____ Available data
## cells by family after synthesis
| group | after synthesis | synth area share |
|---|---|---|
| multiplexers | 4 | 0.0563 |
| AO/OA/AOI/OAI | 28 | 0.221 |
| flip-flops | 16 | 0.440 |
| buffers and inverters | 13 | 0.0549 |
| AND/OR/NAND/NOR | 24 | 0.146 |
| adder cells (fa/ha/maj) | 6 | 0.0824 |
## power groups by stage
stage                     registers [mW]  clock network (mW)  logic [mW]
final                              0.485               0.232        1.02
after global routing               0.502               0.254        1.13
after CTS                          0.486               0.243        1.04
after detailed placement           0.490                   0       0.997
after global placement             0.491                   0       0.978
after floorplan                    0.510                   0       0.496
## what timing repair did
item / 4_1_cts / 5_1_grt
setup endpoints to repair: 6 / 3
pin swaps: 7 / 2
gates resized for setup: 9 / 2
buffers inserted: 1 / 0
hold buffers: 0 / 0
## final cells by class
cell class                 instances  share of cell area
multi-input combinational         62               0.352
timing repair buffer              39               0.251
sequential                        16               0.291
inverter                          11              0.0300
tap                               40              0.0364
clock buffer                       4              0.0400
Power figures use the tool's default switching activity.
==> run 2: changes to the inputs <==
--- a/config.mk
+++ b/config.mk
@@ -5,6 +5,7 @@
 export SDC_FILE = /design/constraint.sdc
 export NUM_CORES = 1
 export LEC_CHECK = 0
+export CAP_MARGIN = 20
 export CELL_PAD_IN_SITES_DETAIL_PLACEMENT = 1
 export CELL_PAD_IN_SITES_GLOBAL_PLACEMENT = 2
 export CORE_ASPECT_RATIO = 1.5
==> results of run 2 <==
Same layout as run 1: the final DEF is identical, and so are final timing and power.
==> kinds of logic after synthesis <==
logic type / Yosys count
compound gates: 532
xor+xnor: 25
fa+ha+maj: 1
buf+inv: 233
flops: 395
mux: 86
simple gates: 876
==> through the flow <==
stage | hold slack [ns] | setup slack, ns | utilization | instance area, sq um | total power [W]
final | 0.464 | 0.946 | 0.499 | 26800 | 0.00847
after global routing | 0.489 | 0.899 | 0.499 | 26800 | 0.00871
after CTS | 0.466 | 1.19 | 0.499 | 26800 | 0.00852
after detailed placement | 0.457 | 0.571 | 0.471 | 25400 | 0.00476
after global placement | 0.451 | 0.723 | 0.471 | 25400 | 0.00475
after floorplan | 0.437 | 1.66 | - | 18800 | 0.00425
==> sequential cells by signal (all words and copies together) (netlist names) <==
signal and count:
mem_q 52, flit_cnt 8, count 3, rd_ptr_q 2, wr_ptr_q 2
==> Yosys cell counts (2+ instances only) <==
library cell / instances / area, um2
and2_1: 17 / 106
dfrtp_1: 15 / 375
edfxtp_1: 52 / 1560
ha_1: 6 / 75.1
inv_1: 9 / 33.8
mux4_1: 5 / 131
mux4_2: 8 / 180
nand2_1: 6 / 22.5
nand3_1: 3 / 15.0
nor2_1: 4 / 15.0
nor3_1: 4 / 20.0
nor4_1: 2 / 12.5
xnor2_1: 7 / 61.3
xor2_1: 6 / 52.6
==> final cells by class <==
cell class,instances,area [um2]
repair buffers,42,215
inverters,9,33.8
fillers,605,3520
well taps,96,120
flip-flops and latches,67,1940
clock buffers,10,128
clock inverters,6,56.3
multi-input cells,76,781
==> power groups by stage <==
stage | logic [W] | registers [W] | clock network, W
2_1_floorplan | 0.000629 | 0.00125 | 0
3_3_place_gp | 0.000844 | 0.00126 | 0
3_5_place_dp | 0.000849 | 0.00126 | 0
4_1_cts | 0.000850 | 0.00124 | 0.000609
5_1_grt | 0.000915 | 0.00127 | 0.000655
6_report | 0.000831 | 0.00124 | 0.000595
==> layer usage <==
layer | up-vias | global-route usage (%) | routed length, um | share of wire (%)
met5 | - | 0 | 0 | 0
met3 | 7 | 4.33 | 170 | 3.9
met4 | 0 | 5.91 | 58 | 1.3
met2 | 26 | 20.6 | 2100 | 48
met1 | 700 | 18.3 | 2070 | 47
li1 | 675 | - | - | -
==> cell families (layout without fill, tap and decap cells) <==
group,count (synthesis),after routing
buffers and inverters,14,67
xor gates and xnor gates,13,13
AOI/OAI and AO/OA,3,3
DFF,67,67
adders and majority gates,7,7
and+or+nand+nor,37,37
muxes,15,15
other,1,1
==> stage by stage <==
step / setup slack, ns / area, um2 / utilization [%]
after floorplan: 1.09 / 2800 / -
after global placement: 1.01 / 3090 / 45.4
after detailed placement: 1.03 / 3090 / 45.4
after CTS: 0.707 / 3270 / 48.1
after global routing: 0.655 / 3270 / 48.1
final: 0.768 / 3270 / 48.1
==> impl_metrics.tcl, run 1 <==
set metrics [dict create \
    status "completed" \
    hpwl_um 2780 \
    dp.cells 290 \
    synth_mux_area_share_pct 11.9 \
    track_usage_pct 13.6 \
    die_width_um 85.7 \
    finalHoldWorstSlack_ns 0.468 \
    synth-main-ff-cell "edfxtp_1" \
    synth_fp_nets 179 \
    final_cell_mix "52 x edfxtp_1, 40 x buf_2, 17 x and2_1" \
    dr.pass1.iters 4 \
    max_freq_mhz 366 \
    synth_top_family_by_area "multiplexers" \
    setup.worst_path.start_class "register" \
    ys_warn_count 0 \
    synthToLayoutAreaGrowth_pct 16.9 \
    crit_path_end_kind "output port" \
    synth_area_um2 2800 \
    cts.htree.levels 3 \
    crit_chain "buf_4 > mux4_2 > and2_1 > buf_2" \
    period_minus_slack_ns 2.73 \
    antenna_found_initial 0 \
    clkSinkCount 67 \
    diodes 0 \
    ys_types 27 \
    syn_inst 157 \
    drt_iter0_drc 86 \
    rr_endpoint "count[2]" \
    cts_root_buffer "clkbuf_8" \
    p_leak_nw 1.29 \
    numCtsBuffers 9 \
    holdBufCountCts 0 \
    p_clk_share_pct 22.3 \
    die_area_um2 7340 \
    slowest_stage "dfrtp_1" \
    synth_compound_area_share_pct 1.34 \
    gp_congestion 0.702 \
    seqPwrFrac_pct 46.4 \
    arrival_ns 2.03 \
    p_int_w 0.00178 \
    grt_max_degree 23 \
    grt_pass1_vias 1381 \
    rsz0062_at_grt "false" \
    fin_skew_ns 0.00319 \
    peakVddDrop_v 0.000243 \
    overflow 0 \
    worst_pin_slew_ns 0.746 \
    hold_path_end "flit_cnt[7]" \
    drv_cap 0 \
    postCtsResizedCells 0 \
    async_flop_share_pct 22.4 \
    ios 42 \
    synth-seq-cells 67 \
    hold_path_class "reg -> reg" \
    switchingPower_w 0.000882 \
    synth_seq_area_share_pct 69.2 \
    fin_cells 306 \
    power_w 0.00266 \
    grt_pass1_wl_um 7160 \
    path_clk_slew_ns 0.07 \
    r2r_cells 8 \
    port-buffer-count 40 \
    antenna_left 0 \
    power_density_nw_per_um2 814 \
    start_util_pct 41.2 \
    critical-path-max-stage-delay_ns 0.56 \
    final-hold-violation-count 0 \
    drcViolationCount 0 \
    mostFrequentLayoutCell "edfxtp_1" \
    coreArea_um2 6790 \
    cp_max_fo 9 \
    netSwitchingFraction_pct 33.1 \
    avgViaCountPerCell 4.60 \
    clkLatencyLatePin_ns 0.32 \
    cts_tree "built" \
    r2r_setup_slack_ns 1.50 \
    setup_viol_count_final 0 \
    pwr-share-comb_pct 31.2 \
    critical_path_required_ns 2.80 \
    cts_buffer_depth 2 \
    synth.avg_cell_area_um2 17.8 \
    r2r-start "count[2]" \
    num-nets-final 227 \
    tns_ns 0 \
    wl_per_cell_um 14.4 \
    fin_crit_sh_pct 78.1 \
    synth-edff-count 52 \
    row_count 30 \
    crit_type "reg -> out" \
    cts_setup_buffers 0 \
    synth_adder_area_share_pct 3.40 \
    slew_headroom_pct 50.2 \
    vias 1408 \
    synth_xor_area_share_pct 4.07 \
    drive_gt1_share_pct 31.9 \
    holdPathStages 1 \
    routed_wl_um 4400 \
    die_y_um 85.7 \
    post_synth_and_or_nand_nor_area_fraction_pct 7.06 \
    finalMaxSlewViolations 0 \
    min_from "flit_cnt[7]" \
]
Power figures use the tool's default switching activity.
________
▶ [Work to complete]:
Everything above from the line with "synth-seq-cells 67 \" to the line with "drive_gt1_share_pct 31.9 \", both included, must be repeated exactly, and nothing outside that range.

▶ [Answer to this exercise]:
    synth-seq-cells 67 \
    hold_path_class "reg -> reg" \
    switchingPower_w 0.000882 \
    synth_seq_area_share_pct 69.2 \
    fin_cells 306 \
    power_w 0.00266 \
    grt_pass1_wl_um 7160 \
    path_clk_slew_ns 0.07 \
    r2r_cells 8 \
    port-buffer-count 40 \
    antenna_left 0 \
    power_density_nw_per_um2 814 \
    start_util_pct 41.2 \
    critical-path-max-stage-delay_ns 0.56 \
    final-hold-violation-count 0 \
    drcViolationCount 0 \
    mostFrequentLayoutCell "edfxtp_1" \
    coreArea_um2 6790 \
    cp_max_fo 9 \
    netSwitchingFraction_pct 33.1 \
    avgViaCountPerCell 4.60 \
    clkLatencyLatePin_ns 0.32 \
    cts_tree "built" \
    r2r_setup_slack_ns 1.50 \
    setup_viol_count_final 0 \
    pwr-share-comb_pct 31.2 \
    critical_path_required_ns 2.80 \
    cts_buffer_depth 2 \
    synth.avg_cell_area_um2 17.8 \
    r2r-start "count[2]" \
    num-nets-final 227 \
    tns_ns 0 \
    wl_per_cell_um 14.4 \
    fin_crit_sh_pct 78.1 \
    synth-edff-count 52 \
    row_count 30 \
    crit_type "reg -> out" \
    cts_setup_buffers 0 \
    synth_adder_area_share_pct 3.40 \
    slew_headroom_pct 50.2 \
    vias 1408 \
    synth_xor_area_share_pct 4.07 \
    drive_gt1_share_pct 31.9 \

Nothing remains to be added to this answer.